Orosei did. He made a perfect practice partner. Hasso grabbed his outthrust arm, twisted, got him on his hip, and flipped him over his shoulder. Orosei thudded down on his back with a big grin on his face. He sprang up. "That's good, by the goddess! Do it again!"
Hasso sent him ass over teakettle a couple of more times at half speed, and then at something closer to full speed. Orosei was a glutton for getting things right. If he took some bruises doing it, he didn't care.
"Let me try," he said when he thought he had it.
"Half speed," Hasso said, and the master-at-arms nodded. Hasso approached. He extended his arm. Orosei twisted and flipped him smooth as could be. Hasso hadn't expected anything different — this guy was a pro.
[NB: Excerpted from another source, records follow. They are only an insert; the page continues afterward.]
**src/rtl/dma_channel_scheduler_if.sv**
```systemverilog
// Channel-side and core-side signal bundle for the DMA channel scheduler.
// master = scheduler, slave = requesters plus DMA core.
interface dma_channel_scheduler_if #(
  parameter int NUM_CH = 4
);
  logic [NUM_CH-1:0]    ch_req;
  logic [32*NUM_CH-1:0] ch_src;
  logic [32*NUM_CH-1:0] ch_dst;
  logic [32*NUM_CH-1:0] ch_len;
  logic [NUM_CH-1:0]    ch_ack;
  logic [NUM_CH-1:0]    ch_done;
  logic [NUM_CH-1:0]    ch_err;
  logic                 busy;
  logic                 core_start;
  logic [31:0]          core_src;
  logic [31:0]          core_dst;
  logic [31:0]          core_len;
  logic                 core_done;
  logic                 core_clk_en;
  logic                 core_power_on;

  modport master (
    input  ch_req, ch_src, ch_dst, ch_len, core_done,
    output ch_ack, ch_done, ch_err, busy, core_start,
    output core_src, core_dst, core_len,
    output core_clk_en, core_power_on
  );

  modport slave (
    output ch_req, ch_src, ch_dst, ch_len, core_done,
    input  ch_ack, ch_done, ch_err, busy, core_start,
    input  core_src, core_dst, core_len,
    input  core_clk_en, core_power_on
  );
endinterface

```
**src/rtl/dma_channel_scheduler.sv**
```systemverilog
// Round-robin multi-channel front end for the single-channel DMA core,
// including core power sequencing, idle power-down and hang recovery.
module dma_channel_scheduler #(
  parameter int NUM_CH       = 4,
  parameter int WAKE_CYCLES  = 4,
  parameter int IDLE_TIMEOUT = 256,
  parameter int WDOG_CYCLES  = 65536
) (
  input logic clk,
  input logic rst_n,
  dma_channel_scheduler_if.master bus
);

  localparam int PW = $clog2(NUM_CH);

  typedef enum logic [3:0] {
    S_OFF, S_WAKE, S_IDLE, S_ISSUE, S_RUN,
    S_COMPLETE, S_ZERO, S_REJECT, S_HUNG
  } state_t;

  state_t            state;
  state_t            nxt;
  logic [PW-1:0]     rr_ptr;
  logic [PW-1:0]     g_q;
  logic [PW-1:0]     g_inc;
  logic [PW-1:0]     grant;
  logic [PW-1:0]     g_sel;
  logic              found;
  int unsigned       idx;
  logic [31:0]       sel_len;
  logic [31:0]       wake_cnt;
  logic [31:0]       idle_cnt;
  logic [31:0]       wdog_cnt;
  logic [NUM_CH-1:0] onehot;
  logic [NUM_CH-1:0] ack_d;
  logic [NUM_CH-1:0] done_d;
  logic [NUM_CH-1:0] err_d;
  logic              start_d;
  logic              power_d;
  logic              clk_en_d;
  logic              busy_d;

  // First requester at or above rr_ptr, wrapping.
  always_comb begin
    grant = rr_ptr;
    found = 1'b0;
    idx   = 0;
    for (int k = 0; k < NUM_CH; k++) begin
      idx = int'(rr_ptr) + k;
      if (idx >= NUM_CH) idx = idx - NUM_CH;
      if (!found && bus.ch_req[idx]) begin
        found = 1'b1;
        grant = PW'(idx);
      end
    end
  end

  assign sel_len = bus.ch_len[32*grant +: 32];
  assign g_inc   = (g_q == PW'(NUM_CH-1)) ? '0 : g_q + 1'b1;

  always_ff @(posedge clk or negedge rst_n) begin
    if (!rst_n) state <= S_OFF;
    else        state <= nxt;
  end

  always_comb begin
    nxt = state;
    unique case (state)
      S_OFF:  if (|bus.ch_req) nxt = S_WAKE;
      S_WAKE: if (wake_cnt <= 32'd1) nxt = S_IDLE;
      S_IDLE: begin
        if (found) begin
          unique case (1'b1)
            sel_len == 32'd0:     nxt = S_ZERO;
            sel_len[1:0] != 2'd0: nxt = S_REJECT;
            default:              nxt = S_ISSUE;
          endcase
        end else if (IDLE_TIMEOUT != 0 &&
                     idle_cnt + 32'd1 == 32'(IDLE_TIMEOUT)) begin
          nxt = S_OFF;
        end
      end
      S_ISSUE: nxt = S_RUN;
      S_RUN: begin
        if (bus.core_done) nxt = S_COMPLETE;
        else if (wdog_cnt + 32'd1 == 32'(WDOG_CYCLES)) nxt = S_HUNG;
      end
      S_COMPLETE, S_ZERO, S_REJECT: nxt = S_IDLE;
      S_HUNG:  nxt = S_WAKE;
      default: nxt = S_OFF;
    endcase
  end

  // Outputs are decoded from the next state, then registered.
  always_comb begin
    g_sel         = (state == S_IDLE) ? grant : g_q;
    onehot        = '0;
    onehot[g_sel] = 1'b1;
    ack_d         = '0;
    done_d        = '0;
    err_d         = '0;
    start_d       = 1'b0;
    unique case (nxt)
      S_ISSUE:    begin start_d = 1'b1; ack_d = onehot; end
      S_ZERO:     begin ack_d = onehot; done_d = onehot; end
      S_REJECT:   begin ack_d = onehot; err_d = onehot; end
      S_COMPLETE: done_d = onehot;
      S_HUNG:     err_d = onehot;
      default:    ;
    endcase
    power_d  = !(nxt inside {S_OFF, S_HUNG});
    clk_en_d = !(nxt inside {S_OFF, S_WAKE, S_HUNG});
    busy_d   = !(nxt inside {S_OFF, S_IDLE});
  end

  always_ff @(posedge clk or negedge rst_n) begin
    if (!rst_n) begin
      rr_ptr            <= '0;
      g_q               <= '0;
      wake_cnt          <= '0;
      idle_cnt          <= '0;
      wdog_cnt          <= '0;
      bus.ch_ack        <= '0;
      bus.ch_done       <= '0;
      bus.ch_err        <= '0;
      bus.busy          <= 1'b0;
      bus.core_start    <= 1'b0;
      bus.core_src      <= '0;
      bus.core_dst      <= '0;
      bus.core_len      <= '0;
      bus.core_clk_en   <= 1'b0;
      bus.core_power_on <= 1'b0;
    end else begin
      bus.ch_ack        <= ack_d;
      bus.ch_done       <= done_d;
      bus.ch_err        <= err_d;
      bus.busy          <= busy_d;
      bus.core_start    <= start_d;
      bus.core_clk_en   <= clk_en_d;
      bus.core_power_on <= power_d;
      if (state == S_IDLE && found) begin
        g_q          <= grant;
        bus.core_src <= bus.ch_src[32*grant +: 32];
        bus.core_dst <= bus.ch_dst[32*grant +: 32];
        bus.core_len <= sel_len;
      end
      if (state inside {S_COMPLETE, S_ZERO, S_REJECT, S_HUNG})
        rr_ptr <= g_inc;
      if (nxt == S_WAKE && state != S_WAKE)
        wake_cnt <= 32'(WAKE_CYCLES);
      else if (state == S_WAKE)
        wake_cnt <= wake_cnt - 32'd1;
      if (state == S_IDLE && !found && nxt == S_IDLE)
        idle_cnt <= idle_cnt + 32'd1;
      else
        idle_cnt <= '0;
      wdog_cnt <= (state == S_RUN) ? wdog_cnt + 32'd1 : '0;
    end
  end

endmodule

```
**src/flat_wrapper.sv**
```systemverilog
// flat-port wrapper written by rule: the top's interface ports become plain ports
module dma_channel_scheduler_flat 
#(
  parameter int NUM_CH       = 4,
  parameter int WAKE_CYCLES  = 4,
  parameter int IDLE_TIMEOUT = 256,
  parameter int WDOG_CYCLES  = 65536
)
  (clk, rst_n, bus_ch_req, bus_ch_src, bus_ch_dst, bus_ch_len, bus_core_done, bus_ch_ack, bus_ch_done, bus_ch_err, bus_busy, bus_core_start, bus_core_src, bus_core_dst, bus_core_len, bus_core_clk_en, bus_core_power_on);
  dma_channel_scheduler_if #(.NUM_CH(NUM_CH)) bus_i ();
  input logic clk;
  input logic rst_n;
  input wire logic [$bits(bus_i.ch_req)-1:0] bus_ch_req;
  input wire logic [$bits(bus_i.ch_src)-1:0] bus_ch_src;
  input wire logic [$bits(bus_i.ch_dst)-1:0] bus_ch_dst;
  input wire logic [$bits(bus_i.ch_len)-1:0] bus_ch_len;
  input wire logic [$bits(bus_i.core_done)-1:0] bus_core_done;
  output wire logic [$bits(bus_i.ch_ack)-1:0] bus_ch_ack;
  output wire logic [$bits(bus_i.ch_done)-1:0] bus_ch_done;
  output wire logic [$bits(bus_i.ch_err)-1:0] bus_ch_err;
  output wire logic [$bits(bus_i.busy)-1:0] bus_busy;
  output wire logic [$bits(bus_i.core_start)-1:0] bus_core_start;
  output wire logic [$bits(bus_i.core_src)-1:0] bus_core_src;
  output wire logic [$bits(bus_i.core_dst)-1:0] bus_core_dst;
  output wire logic [$bits(bus_i.core_len)-1:0] bus_core_len;
  output wire logic [$bits(bus_i.core_clk_en)-1:0] bus_core_clk_en;
  output wire logic [$bits(bus_i.core_power_on)-1:0] bus_core_power_on;
  assign bus_i.ch_req = bus_ch_req;
  assign bus_i.ch_src = bus_ch_src;
  assign bus_i.ch_dst = bus_ch_dst;
  assign bus_i.ch_len = bus_ch_len;
  assign bus_i.core_done = bus_core_done;
  assign bus_ch_ack = bus_i.ch_ack;
  assign bus_ch_done = bus_i.ch_done;
  assign bus_ch_err = bus_i.ch_err;
  assign bus_busy = bus_i.busy;
  assign bus_core_start = bus_i.core_start;
  assign bus_core_src = bus_i.core_src;
  assign bus_core_dst = bus_i.core_dst;
  assign bus_core_len = bus_i.core_len;
  assign bus_core_clk_en = bus_i.core_clk_en;
  assign bus_core_power_on = bus_i.core_power_on;
  dma_channel_scheduler #(.NUM_CH(NUM_CH), .WAKE_CYCLES(WAKE_CYCLES), .IDLE_TIMEOUT(IDLE_TIMEOUT), .WDOG_CYCLES(WDOG_CYCLES)) u_core (.clk(clk), .rst_n(rst_n), .bus(bus_i));
endmodule
```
He proved what a pro he was a moment later. After he'd tossed Hasso around three or four times, he said, "That is the move, and it's very fine. What is the counter?"
"Ah!" Now Hasso gave him a German — style salute. "Good question! Right question! I come half speed. You — " He mimed doing the flip. "You see."
Some of the soldiers drifted off when they found that Hasso and Orosei weren't going to ruin each other for their entertainment. Others crowded closer to watch Hasso show the master-at-arms how not to get thrown. A lot of them wanted to try the moves themselves, on one another and on the men who really knew how to do them.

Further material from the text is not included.